Synthesis and electromagnetic wave absorption performance of Ti3C2Tx/TiO2/CdS hybrids

MXene has emerged as a promising candidate for electromagnetic wave absorbing (EMA) materials. However, its performance in the high-frequency range remains suboptimal. To enhance its overall EMA capabilities across a broader frequency spectrum, this study systematically tuned the molar ratio of Ti₃C₂T_x/TiO₂/CdS composites synthesized by a hydrothermal method.
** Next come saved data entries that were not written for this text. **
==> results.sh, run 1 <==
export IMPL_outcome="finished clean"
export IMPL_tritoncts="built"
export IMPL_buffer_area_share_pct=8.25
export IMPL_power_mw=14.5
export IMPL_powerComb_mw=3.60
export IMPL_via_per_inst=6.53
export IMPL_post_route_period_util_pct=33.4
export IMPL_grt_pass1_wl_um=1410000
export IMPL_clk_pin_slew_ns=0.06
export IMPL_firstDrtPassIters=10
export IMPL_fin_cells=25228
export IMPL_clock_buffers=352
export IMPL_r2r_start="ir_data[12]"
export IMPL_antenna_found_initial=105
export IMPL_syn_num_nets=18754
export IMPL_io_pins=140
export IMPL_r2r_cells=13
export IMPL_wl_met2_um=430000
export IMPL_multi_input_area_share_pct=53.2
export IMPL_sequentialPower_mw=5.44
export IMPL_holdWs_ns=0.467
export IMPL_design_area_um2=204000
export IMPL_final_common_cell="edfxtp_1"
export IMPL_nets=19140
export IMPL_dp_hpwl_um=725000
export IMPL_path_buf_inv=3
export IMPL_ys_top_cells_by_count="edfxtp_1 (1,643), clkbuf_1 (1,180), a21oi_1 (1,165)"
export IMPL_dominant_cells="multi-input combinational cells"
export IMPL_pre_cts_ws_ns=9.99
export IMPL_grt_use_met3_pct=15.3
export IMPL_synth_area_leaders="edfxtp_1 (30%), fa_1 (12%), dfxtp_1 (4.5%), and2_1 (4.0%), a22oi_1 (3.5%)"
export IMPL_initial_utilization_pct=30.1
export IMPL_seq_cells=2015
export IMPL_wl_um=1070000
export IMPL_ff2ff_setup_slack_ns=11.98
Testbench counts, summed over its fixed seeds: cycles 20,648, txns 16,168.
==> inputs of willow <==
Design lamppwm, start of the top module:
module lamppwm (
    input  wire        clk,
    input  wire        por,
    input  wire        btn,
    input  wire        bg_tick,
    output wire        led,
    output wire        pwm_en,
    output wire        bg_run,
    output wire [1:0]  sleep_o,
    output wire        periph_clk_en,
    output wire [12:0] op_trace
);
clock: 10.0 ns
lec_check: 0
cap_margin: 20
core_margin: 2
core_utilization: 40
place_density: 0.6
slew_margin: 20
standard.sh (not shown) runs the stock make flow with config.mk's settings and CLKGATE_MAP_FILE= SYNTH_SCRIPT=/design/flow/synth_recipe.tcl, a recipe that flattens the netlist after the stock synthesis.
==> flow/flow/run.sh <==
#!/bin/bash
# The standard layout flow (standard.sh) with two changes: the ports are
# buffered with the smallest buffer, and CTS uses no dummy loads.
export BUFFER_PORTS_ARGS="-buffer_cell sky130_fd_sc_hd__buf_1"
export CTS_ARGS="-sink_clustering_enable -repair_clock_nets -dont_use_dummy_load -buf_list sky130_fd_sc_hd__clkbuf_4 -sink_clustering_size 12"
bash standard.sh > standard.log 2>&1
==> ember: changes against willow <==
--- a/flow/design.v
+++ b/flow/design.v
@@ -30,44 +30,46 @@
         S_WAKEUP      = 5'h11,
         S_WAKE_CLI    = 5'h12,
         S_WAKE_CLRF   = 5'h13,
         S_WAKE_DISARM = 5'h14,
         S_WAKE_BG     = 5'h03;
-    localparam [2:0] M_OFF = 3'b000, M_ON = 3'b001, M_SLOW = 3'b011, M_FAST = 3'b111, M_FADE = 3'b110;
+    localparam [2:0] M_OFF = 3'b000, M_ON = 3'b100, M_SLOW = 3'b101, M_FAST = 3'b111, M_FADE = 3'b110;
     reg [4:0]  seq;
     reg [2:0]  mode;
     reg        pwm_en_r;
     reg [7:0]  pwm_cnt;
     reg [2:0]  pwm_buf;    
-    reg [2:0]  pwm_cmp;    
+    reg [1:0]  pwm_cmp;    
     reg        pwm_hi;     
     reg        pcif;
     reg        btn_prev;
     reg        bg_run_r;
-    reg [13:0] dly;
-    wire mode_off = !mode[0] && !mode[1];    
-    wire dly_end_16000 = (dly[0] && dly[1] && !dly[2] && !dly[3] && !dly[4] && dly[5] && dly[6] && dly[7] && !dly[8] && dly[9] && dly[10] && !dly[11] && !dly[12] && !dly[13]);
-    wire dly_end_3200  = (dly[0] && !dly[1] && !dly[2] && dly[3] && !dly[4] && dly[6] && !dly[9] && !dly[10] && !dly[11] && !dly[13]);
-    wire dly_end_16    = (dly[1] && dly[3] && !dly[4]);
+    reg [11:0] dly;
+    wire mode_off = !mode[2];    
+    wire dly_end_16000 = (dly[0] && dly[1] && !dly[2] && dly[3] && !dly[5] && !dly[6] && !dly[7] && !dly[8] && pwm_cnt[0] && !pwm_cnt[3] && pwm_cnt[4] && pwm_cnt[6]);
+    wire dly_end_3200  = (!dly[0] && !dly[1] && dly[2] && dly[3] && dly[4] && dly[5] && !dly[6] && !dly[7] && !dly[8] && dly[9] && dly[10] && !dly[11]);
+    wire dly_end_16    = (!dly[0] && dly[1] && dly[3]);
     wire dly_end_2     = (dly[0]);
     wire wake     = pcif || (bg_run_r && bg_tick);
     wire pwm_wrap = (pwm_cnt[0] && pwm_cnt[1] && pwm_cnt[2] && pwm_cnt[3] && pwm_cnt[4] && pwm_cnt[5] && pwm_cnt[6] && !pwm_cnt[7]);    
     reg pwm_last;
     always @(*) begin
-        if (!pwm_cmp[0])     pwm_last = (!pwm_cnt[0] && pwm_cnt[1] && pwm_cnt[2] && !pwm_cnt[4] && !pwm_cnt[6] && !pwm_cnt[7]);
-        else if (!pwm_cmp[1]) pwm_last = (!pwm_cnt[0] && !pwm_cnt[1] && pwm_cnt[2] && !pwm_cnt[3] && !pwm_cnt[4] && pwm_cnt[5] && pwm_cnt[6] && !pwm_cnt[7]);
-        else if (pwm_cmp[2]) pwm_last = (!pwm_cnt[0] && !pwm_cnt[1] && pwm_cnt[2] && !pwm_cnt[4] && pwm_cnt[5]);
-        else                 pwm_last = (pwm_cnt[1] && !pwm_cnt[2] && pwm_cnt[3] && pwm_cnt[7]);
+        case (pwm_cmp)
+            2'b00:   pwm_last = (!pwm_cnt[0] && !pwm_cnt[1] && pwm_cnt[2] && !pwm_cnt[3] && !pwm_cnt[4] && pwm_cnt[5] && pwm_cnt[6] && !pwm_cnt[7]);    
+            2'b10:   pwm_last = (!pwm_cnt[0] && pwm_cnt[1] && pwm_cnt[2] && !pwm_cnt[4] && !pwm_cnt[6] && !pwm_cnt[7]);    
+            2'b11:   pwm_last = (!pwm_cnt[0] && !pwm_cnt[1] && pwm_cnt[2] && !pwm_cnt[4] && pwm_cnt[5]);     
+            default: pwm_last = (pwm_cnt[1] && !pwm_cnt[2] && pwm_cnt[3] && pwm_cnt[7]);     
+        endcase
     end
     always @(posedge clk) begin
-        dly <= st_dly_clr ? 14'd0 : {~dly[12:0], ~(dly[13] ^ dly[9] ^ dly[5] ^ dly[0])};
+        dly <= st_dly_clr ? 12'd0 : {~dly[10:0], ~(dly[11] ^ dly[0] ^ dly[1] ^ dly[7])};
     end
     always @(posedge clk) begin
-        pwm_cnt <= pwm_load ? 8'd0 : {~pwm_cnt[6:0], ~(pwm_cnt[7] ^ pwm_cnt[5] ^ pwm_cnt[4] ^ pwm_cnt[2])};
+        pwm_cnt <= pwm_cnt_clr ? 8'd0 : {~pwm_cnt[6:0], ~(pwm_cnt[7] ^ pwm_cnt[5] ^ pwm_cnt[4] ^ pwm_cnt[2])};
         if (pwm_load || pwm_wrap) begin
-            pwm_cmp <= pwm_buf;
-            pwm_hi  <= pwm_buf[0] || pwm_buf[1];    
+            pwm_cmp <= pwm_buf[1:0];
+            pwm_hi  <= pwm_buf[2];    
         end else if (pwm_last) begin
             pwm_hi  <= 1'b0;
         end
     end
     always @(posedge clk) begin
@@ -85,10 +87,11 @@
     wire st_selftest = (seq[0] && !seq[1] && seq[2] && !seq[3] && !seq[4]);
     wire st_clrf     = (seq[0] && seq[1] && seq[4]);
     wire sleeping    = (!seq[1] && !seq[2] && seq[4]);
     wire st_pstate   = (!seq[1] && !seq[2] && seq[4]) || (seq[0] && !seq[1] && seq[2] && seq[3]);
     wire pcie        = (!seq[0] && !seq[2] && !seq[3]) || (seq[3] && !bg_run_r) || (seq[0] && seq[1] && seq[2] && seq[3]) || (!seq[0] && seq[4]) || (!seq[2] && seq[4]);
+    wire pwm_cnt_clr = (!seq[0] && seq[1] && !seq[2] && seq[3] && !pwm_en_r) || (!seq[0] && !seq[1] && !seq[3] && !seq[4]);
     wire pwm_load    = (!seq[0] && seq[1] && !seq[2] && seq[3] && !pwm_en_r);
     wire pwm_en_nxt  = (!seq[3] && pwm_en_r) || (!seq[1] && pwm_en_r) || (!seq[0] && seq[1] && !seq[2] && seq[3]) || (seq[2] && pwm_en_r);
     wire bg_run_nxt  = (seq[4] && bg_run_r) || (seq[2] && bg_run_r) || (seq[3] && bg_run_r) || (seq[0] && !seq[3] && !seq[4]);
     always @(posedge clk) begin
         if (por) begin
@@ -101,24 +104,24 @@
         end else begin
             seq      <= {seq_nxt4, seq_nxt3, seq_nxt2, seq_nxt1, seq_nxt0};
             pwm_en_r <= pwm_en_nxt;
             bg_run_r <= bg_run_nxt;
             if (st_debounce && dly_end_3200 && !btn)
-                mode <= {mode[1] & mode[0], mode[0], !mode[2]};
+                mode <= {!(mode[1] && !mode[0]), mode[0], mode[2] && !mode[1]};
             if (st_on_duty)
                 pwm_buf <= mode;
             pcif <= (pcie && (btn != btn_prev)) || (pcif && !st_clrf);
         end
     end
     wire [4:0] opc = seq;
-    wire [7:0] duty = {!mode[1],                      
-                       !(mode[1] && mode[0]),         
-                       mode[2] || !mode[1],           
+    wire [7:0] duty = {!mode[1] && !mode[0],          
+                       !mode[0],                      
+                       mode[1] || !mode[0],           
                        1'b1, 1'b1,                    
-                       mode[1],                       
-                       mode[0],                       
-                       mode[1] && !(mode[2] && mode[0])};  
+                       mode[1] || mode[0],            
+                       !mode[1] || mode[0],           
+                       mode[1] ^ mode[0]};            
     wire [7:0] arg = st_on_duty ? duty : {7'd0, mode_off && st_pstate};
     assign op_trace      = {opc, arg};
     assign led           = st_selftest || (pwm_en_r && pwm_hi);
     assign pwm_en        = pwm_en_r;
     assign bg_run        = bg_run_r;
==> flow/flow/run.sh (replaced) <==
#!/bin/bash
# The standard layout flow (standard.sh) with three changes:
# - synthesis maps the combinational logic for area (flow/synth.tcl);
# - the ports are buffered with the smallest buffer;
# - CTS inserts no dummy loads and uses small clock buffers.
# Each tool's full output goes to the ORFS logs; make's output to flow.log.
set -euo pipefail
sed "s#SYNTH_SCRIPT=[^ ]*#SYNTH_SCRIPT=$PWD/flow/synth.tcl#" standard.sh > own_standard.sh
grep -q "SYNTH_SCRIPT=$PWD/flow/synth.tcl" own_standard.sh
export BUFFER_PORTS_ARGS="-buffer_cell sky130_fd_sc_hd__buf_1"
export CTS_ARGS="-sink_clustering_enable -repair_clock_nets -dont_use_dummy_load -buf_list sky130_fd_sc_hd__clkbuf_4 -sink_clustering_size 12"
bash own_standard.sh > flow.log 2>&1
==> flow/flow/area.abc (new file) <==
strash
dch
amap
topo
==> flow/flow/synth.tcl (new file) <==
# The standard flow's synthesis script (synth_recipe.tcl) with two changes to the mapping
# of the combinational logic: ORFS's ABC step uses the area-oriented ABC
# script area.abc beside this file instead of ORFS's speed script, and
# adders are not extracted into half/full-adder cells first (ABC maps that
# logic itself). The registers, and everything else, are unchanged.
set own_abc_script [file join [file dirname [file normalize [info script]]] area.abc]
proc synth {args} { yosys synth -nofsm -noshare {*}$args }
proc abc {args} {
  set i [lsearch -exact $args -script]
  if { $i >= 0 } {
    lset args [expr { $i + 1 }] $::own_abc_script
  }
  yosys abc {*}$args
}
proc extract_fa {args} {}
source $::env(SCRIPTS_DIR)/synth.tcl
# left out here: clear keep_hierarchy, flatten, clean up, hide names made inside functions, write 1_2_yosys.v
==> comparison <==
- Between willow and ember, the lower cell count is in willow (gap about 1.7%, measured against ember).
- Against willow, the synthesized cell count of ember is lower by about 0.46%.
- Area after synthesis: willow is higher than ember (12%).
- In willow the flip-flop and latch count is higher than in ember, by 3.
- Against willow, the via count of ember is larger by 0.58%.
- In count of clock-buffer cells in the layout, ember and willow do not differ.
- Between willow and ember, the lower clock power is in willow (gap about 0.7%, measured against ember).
From an optimization exercise on the open Yosys and OpenROAD flow, aimed at a short achievable clock period; shortcuts taken in it are not production practice.
Function was checked by simulation only, so behaviour that the tests miss may differ from the original.
Power is estimated from default activity; no workload was simulated.

==> flow/design.v <==
module frame_check #(
    parameter [7:0] START = 8'hA5,
    parameter [7:0] STOP  = 8'h5A
) (
    input  wire [39:0] frame,
    output wire [1:0]  status,    
    output wire [7:0]  option,
    output wire [7:0]  value
);
    wire [7:0] b0 = frame[39:32];
    wire [7:0] b1 = frame[31:24];
    wire [7:0] b2 = frame[23:16];
    wire [7:0] b3 = frame[15:8];
    wire [7:0] b4 = frame[7:0];
    wire [7:0] t     = b1 ^ b2;
    wire [7:0] carry = {(t[6:0] & ~b3[6:0]) | (~t[6:0] & b1[6:0]), 1'b0};
    wire [7:0] miss  = t ^ (b3 ^ carry);
    wire       sum_ok     = ~|miss;
    wire       markers_ok = (b0 == START) && (b4 == STOP);
    assign status = {markers_ok & ~sum_ok, ~markers_ok};
    assign option = b1;
    assign value  = b2;
endmodule
Background: an optimization exercise with open tools, aiming at a short achievable clock period and few clock cycles. Do not read the settings as production practice.
Only simulation tests tie the RTL to the original design; equivalence was not proved.
No activity file was given, so power comes from the tool's default toggle rates.

`flow/config.mk`:
```
export PLATFORM = sky130hd
export DESIGN_NAME = byte_machine_core
export DESIGN_NICKNAME = byte_machine_core
export VERILOG_FILES = /design/flow/design.v
export SDC_FILE = /design/flow/constraint.sdc
export NUM_CORES = 4
export LEC_CHECK = 0
export CAP_MARGIN = 20
export CORE_MARGIN = 2
export CORE_UTILIZATION = 40
export SLEW_MARGIN = 20
```
`flow/constraint.sdc`:
```
create_clock -name core_clock -period 14.0 [get_ports {clk}]
set_input_delay 2.8000 -clock core_clock [delete_from_list [all_inputs] [get_ports {clk}]]
set_output_delay 2.8000 -clock core_clock [all_outputs]
set_load 0.01 [all_outputs]
```
`flow/run.sh`:
```
#!/bin/bash
# synth_recipe.tcl (not shown) runs the flow's synth.tcl, then flattens the netlist and writes it again
# the make line also repeats each setting of config.mk as NAME=value (left out here)
make -C /OpenROAD-flow-scripts/flow DESIGN_CONFIG=/design/flow/config.mk WORK_HOME=/design/flow/orfs CLKGATE_MAP_FILE= SYNTH_SCRIPT=/design/flow/synth_recipe.tcl finish
```
`flow/design.v`:
```
module byte_machine_core (
    input  wire        clk,
    input  wire        rst,           
    input  wire [15:0] int_present,   
    output reg         mem_req,
    output reg         mem_we,
    output reg  [15:0] mem_addr,
    output reg  [7:0]  mem_wdata,
    input  wire        mem_ready,
    input  wire [7:0]  mem_rdata,
    output wire        halted,
    output wire        faulted,
    output wire [2:0]  fault_code,
    input  wire [3:0]  dbg_sel,
    output reg  [7:0]  dbg_data
);
    localparam [2:0] E_INVREG  = 3'd1;
    localparam [2:0] E_UNKOP   = 3'd2;
    localparam [2:0] E_UNKSIG  = 3'd3;
    localparam [2:0] E_DIVZERO = 3'd4;
    localparam [3:0] S_F   = 4'd0;   
    localparam [3:0] S_OP  = 4'd1;   
    localparam [3:0] S_B1  = 4'd2;   
    localparam [3:0] S_B2  = 4'd3;   
    localparam [3:0] S_DR  = 4'd4;   
    localparam [3:0] S_ASA = 4'd5;   
    localparam [3:0] S_ASB = 4'd6;   
    localparam [3:0] S_ASW = 4'd7;   
    localparam [3:0] S_END = 4'd8;   
    reg [3:0]  st;
    reg        halted_r, faulted_r;
    reg [2:0]  fcode;
    reg [7:0]  op;        
    reg [7:0]  hh;        
    reg [7:0]  ta;        
    reg [7:0]  tsum;      
    reg        tcar;      
    reg [7:0]  x [0:7];
    reg [15:0] pc;        
    reg [15:0] sp;
    reg        flag_z;
    reg        flag_o;
    reg        use_hold;
    reg [7:0]  hold;
    wire [7:0] d = use_hold ? hold : mem_rdata;
    wire [15:0] spm1 = sp - 16'd1;
    wire [15:0] pcp1 = pc + 16'd1;
    wire [15:0] jaddr = {hh, d};
    reg        ex_v;      
    reg        ex_ph;     
    reg [1:0]  ex_op;
    reg [2:0]  ex_dst;
    reg [7:0]  ex_a, ex_b;
    reg [7:0]  dv_r;      
    reg [3:0]  dv_q;      
    wire ex_div1 = ex_v && (ex_op == 2'd3) && !ex_ph;    
    wire ex_fin  = ex_v && !ex_div1;                      
    wire [8:0]  sum  = {1'b0, ex_a} + {1'b0, ex_b};
    wire [8:0]  dif  = {1'b0, ex_a} - {1'b0, ex_b};
    wire [15:0] prod = ex_a * ex_b;
    reg [8:0] h_r;
    reg [3:0] h_q;
    integer k;
    always @* begin
        h_r = 9'd0;
        for (k = 7; k >= 4; k = k - 1) begin
            h_r = {h_r[7:0], ex_a[k]};
            if (h_r >= {1'b0, ex_b}) begin
                h_r = h_r - {1'b0, ex_b};
                h_q[k-4] = 1'b1;
            end else begin
                h_q[k-4] = 1'b0;
            end
        end
    end
    reg [8:0] l_r;
    reg [3:0] l_q;
    integer j;
    always @* begin
        l_r = {1'b0, dv_r};
        for (j = 3; j >= 0; j = j - 1) begin
            l_r = {l_r[7:0], ex_a[j]};
            if (l_r >= {1'b0, ex_b}) begin
                l_r = l_r - {1'b0, ex_b};
                l_q[j] = 1'b1;
            end else begin
                l_q[j] = 1'b0;
            end
        end
    end
    reg [7:0] alu_y;
    reg       alu_o;
    always @* begin
        case (ex_op)
            2'd0:    begin alu_y = sum[7:0];      alu_o = sum[8];       end
            2'd1:    begin alu_y = dif[7:0];      alu_o = dif[8];       end
            2'd2:    begin alu_y = prod[7:0];     alu_o = |prod[15:8];  end
            default: begin alu_y = {dv_q, l_q};   alu_o = 1'b0;         end
        endcase
    end
    wire [3:0] dhi = d[7:4];
    wire [3:0] dlo = d[3:0];
    reg  [2:0] dec_err;
    always @* begin
        dec_err = 3'd0;
        case (dhi)
            4'h0, 4'h1, 4'h4, 4'h9: if (dlo != 4'd0) dec_err = E_UNKOP;
            4'h2, 4'h3, 4'h5, 4'h6, 4'h7: if (dlo[3]) dec_err = E_INVREG;
            4'h8: if (dlo > 4'd3) dec_err = E_UNKOP;
            4'hA: if (dlo > 4'd5) dec_err = E_UNKOP;
            4'hF: if (!int_present[dlo]) dec_err = E_UNKSIG;
            default: dec_err = E_UNKOP;
        endcase
    end
    reg cond;
    always @* begin
        case (op[2:0])
            3'd0: cond = flag_o;
            3'd1: cond = !flag_o && !flag_z;
            3'd2: cond = flag_z;
            3'd3: cond = !flag_z;
            3'd4: cond = !flag_o;
            default: cond = flag_o || flag_z;
        endcase
    end
    wire hazard = ex_fin && (st == S_OP) &&
                  (((dhi == 4'h3) && (dlo[2:0] == ex_dst)) || (dhi == 4'hF));
    wire stall = ex_div1 || hazard;
    always @* begin
        mem_req   = 1'b0;
        mem_we    = 1'b0;
        mem_addr  = pc;
        mem_wdata = x[op[2:0]];
        case (st)
            S_F: mem_req = 1'b1;
            S_OP: begin
                mem_req = !stall;
                case (dhi)
                    4'h2, 4'h4: mem_addr = spm1;
                    4'h3: begin
                        mem_we    = !dlo[3] && !stall;
                        mem_addr  = sp;
                        mem_wdata = x[dlo[2:0]];
                    end
                    default: ;
                endcase
            end
            S_B1: begin
                mem_req = 1'b1;
                if (op[7:4] == 4'h1) begin
                    mem_we    = 1'b1;
                    mem_addr  = sp;
                    mem_wdata = d;
                end
            end
            S_B2: begin
                mem_req = 1'b1;
                case (op[7:4])
                    4'h6: mem_addr = jaddr;
                    4'h7: begin mem_we = 1'b1; mem_addr = jaddr; end
                    4'h9: mem_addr = jaddr;
                    default: if (cond) mem_addr = jaddr;
                endcase
            end
            S_DR:  mem_req = 1'b1;
            S_ASA: begin mem_req = 1'b1; mem_addr = spm1; end
            S_ASW: begin mem_req = 1'b1; mem_we = 1'b1; mem_addr = sp; mem_wdata = tsum; end
            default: ;
        endcase
    end
    wire go = !stall && (!mem_req || mem_ready);
    integer i;
    always @(posedge clk) begin
        if (rst) begin
            st        <= S_F;
            halted_r  <= 1'b0;
            faulted_r <= 1'b0;
            fcode     <= 3'd0;
            pc        <= 16'd0;
            sp        <= 16'd0;
            flag_z    <= 1'b0;
            flag_o    <= 1'b0;
            use_hold  <= 1'b0;
            ex_v      <= 1'b0;
            ex_ph     <= 1'b0;
            for (i = 0; i < 8; i = i + 1) x[i] <= 8'd0;
        end else begin
            if (ex_div1) begin
                dv_r  <= h_r[7:0];
                dv_q  <= h_q;
                ex_ph <= 1'b1;
            end
            if (ex_fin) begin
                x[ex_dst] <= alu_y;
                flag_z    <= (alu_y == 8'd0);
                flag_o    <= alu_o;
                ex_v      <= 1'b0;
                ex_ph     <= 1'b0;
            end
            if (go) use_hold <= 1'b0;
            else if (!use_hold) begin
                hold     <= mem_rdata;
                use_hold <= 1'b1;
            end
            if (go) begin
                case (st)
                    S_F: begin pc <= pcp1; st <= S_OP; end
                    S_OP: begin
                        op <= d;
                        if (dec_err != 3'd0) begin
                            fcode     <= dec_err;
                            faulted_r <= 1'b1;
                            st        <= S_END;
                        end else begin
                            case (dhi)
                                4'h0: pc <= pcp1;
                                4'h2: begin sp <= spm1; st <= S_DR; end
                                4'h3: begin sp <= sp + 16'd1; st <= S_F; end
                                4'h4: begin sp <= spm1; st <= S_ASA; end
                                4'hF: begin
                                    if (dlo == 4'd0) begin
                                        halted_r <= 1'b1;
                                        st       <= S_END;
                                    end else begin
                                        if (dlo == 4'd1) sp <= {x[0], x[1]};
                                        pc <= pcp1;
                                    end
                                end
                                default: begin pc <= pcp1; st <= S_B1; end
                            endcase
                        end
                    end
                    S_B1: begin
                        case (op[7:4])
                            4'h1: begin sp <= sp + 16'd1; st <= S_F; end
                            4'h5: begin x[op[2:0]] <= d; pc <= pcp1; st <= S_OP; end
                            4'h8: begin
                                if (d[7] || d[3]) begin
                                    fcode     <= E_INVREG;
                                    faulted_r <= 1'b1;
                                    st        <= S_END;
                                end else if (op[1:0] == 2'd3 && x[d[2:0]] == 8'd0) begin
                                    fcode     <= E_DIVZERO;
                                    faulted_r <= 1'b1;
                                    st        <= S_END;
                                end else begin
                                    ex_v   <= 1'b1;
                                    ex_ph  <= 1'b0;
                                    ex_op  <= op[1:0];
                                    ex_dst <= d[6:4];
                                    ex_a   <= x[d[6:4]];
                                    ex_b   <= x[d[2:0]];
                                    pc     <= pcp1;
                                    st     <= S_OP;
                                end
                            end
                            default: begin hh <= d; pc <= pcp1; st <= S_B2; end
                        endcase
                    end
                    S_B2: begin
                        case (op[7:4])
                            4'h6: st <= S_DR;
                            4'h7: st <= S_F;
                            4'h9: begin pc <= jaddr + 16'd1; st <= S_OP; end
                            default: begin
                                pc <= cond ? jaddr + 16'd1 : pcp1;
                                st <= S_OP;
                            end
                        endcase
                    end
                    S_DR: begin x[op[2:0]] <= d; pc <= pcp1; st <= S_OP; end
                    S_ASA: begin ta <= d; sp <= spm1; st <= S_ASB; end
                    S_ASB: begin {tcar, tsum} <= {1'b0, ta} + {1'b0, d}; st <= S_ASW; end
                    S_ASW: begin
                        sp     <= sp + 16'd1;
                        flag_z <= (tsum == 8'd0);
                        flag_o <= tcar;
                        st     <= S_F;
                    end
                    default: ;
                endcase
            end
        end
    end
    assign halted     = halted_r;
    assign faulted    = faulted_r;
    assign fault_code = fcode;
    always @* begin
        case (dbg_sel)
            4'd0, 4'd1, 4'd2, 4'd3, 4'd4, 4'd5, 4'd6, 4'd7: dbg_data = x[dbg_sel[2:0]];
            4'd8:  dbg_data = pc[15:8];
            4'd9:  dbg_data = pc[7:0];
            4'd10: dbg_data = sp[15:8];
            4'd11: dbg_data = sp[7:0];
            4'd12: dbg_data = {6'd0, flag_o, flag_z};
            default: dbg_data = 8'd0;
        endcase
    end
endmodule
```
==> run summary <==
[through the flow]
step                total power [µW]  cells   util  hold WS (ps)
finish                          2040   2875  0.446           487
global route                    2120   2875  0.446           515
CTS                             2020   2874  0.446           491
detailed placement              1520   2842  0.433           470
global placement                1520   2842  0.433           462
floorplan                       1210   2259      -           448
We optimized the interfacial charge transfer and accumulation to utilize the synergistic effect of dielectric loss and conduction loss to improve EMA performance. Experimental results exhibited that Ti₃C₂T_x/TiO₂/CdS-1 (CdS:Ti₃C₂T_x = 0.2:1) composite had excellent performance: a minimum reflection loss (RL_min) of -52.02 dB at 14.16 GHz, a matching thickness of only 1.45 mm and an effective absorption bandwidth (EAB) of 4.24 GHz. By adjusting the CdS content, the study optimized interfacial charge transfer and reduced excessive conductivity of pure MXene, which typically caused strong electromagnetic reflection. CdS acted as a "conductivity buffer", and electron transferred from Ti₃C₂T_x to CdS, decreasing interface transfer resistance and improving conduction loss. Therefore, MXene provided a high-conductivity 2D framework, TiO₂ introduced local defects and polarizable groups, and CdS modulated conductivity and enhanced interfacial charge transfer, achieving a balanced loss mechanism. This paper provides a reference method for improving EMA performance of MXene-based composites.